==== Data shown

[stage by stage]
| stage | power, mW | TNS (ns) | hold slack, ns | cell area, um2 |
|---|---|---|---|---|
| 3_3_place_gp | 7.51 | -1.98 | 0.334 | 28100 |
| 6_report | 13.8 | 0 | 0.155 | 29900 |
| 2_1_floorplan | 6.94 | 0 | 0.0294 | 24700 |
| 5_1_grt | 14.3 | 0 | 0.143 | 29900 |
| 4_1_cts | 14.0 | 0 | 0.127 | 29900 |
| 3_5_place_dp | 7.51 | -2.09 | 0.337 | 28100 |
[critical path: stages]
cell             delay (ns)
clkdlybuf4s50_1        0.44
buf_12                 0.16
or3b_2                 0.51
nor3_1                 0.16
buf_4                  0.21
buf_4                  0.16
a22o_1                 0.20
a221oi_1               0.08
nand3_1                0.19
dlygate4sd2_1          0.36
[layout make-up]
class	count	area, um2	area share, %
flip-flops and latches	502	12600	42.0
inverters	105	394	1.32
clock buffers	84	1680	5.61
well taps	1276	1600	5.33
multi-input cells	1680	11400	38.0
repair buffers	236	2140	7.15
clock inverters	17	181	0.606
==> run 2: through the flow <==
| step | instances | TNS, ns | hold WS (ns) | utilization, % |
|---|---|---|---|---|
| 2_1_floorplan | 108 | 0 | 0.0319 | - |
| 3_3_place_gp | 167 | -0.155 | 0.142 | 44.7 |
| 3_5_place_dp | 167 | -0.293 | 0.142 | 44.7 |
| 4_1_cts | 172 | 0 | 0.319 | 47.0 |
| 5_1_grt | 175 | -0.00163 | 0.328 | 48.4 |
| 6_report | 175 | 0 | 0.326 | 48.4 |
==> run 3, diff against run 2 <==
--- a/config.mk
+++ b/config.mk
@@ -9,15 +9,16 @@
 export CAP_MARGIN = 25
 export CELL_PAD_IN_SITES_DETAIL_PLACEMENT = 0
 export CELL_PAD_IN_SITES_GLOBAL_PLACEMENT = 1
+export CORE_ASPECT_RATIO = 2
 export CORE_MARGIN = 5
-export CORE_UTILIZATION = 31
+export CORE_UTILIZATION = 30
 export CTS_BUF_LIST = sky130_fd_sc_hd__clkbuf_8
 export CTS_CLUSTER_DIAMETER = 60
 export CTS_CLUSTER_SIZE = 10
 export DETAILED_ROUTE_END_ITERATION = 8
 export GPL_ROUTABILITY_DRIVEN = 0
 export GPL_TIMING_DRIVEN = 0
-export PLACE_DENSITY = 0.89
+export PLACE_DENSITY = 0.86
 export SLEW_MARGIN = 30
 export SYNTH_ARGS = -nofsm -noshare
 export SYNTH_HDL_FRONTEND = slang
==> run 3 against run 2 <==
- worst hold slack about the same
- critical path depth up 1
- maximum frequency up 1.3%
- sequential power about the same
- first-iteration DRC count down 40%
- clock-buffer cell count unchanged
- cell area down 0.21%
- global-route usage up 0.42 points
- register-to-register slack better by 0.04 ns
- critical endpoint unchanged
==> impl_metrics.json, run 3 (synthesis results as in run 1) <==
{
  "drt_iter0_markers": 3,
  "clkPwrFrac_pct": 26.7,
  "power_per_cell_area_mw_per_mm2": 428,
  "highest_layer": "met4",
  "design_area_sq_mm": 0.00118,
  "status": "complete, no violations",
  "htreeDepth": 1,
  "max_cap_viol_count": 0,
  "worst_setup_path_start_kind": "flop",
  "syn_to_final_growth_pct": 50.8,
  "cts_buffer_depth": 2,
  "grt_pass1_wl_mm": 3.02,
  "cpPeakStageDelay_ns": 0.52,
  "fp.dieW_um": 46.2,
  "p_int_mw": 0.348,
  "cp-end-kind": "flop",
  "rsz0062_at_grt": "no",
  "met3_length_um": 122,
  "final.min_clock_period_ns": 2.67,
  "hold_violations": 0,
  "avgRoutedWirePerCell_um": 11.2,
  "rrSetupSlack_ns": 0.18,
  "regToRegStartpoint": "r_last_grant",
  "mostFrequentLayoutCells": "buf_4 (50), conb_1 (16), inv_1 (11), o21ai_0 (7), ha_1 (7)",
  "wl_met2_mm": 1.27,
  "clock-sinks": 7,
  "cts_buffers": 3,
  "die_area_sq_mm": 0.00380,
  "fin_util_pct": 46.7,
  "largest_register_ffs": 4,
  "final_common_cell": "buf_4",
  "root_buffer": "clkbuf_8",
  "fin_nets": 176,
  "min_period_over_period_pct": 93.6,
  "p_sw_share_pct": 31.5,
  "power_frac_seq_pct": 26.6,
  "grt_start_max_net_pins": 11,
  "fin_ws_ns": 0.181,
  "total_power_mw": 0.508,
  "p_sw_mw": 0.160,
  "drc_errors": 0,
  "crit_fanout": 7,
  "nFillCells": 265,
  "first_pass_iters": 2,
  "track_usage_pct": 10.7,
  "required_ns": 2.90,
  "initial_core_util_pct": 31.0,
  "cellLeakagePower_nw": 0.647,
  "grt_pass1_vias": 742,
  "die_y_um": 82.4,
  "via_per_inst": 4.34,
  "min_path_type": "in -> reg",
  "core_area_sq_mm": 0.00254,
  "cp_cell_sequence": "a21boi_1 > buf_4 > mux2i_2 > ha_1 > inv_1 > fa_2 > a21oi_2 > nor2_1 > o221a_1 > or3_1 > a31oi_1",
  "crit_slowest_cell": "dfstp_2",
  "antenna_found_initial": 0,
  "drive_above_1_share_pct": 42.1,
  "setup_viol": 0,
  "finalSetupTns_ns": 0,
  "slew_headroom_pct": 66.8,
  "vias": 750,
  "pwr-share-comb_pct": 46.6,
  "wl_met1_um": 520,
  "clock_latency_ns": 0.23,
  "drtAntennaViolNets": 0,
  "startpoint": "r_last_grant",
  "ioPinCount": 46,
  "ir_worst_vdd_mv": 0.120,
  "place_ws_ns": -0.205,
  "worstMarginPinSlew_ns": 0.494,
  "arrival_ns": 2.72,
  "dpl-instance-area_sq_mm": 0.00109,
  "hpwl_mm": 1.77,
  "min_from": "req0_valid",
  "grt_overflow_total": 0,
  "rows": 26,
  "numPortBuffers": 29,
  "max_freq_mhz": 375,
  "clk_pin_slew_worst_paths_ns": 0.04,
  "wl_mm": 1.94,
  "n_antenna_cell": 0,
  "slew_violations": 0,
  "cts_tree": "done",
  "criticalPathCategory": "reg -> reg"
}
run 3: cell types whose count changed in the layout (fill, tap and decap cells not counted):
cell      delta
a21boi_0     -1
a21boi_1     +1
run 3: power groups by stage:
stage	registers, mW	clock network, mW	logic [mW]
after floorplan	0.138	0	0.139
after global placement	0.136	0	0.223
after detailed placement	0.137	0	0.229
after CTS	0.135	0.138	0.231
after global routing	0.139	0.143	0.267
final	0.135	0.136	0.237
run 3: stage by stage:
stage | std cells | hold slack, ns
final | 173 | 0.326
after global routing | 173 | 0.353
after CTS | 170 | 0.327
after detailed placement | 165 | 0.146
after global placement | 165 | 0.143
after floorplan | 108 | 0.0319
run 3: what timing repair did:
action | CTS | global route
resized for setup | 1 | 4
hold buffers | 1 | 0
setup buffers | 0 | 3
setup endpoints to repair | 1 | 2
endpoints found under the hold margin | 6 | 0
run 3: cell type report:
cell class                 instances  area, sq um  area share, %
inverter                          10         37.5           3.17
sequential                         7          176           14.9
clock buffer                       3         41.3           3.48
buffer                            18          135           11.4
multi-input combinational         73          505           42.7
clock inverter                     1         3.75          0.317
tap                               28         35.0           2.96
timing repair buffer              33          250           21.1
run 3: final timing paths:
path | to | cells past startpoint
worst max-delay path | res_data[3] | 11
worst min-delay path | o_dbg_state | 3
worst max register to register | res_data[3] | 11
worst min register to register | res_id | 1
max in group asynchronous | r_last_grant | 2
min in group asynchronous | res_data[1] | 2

========

__Instructions to follow__
Review the preceding data and report every line that includes the string "inverters".

__Result__
inverters	105	394	1.32
clock inverters	17	181	0.606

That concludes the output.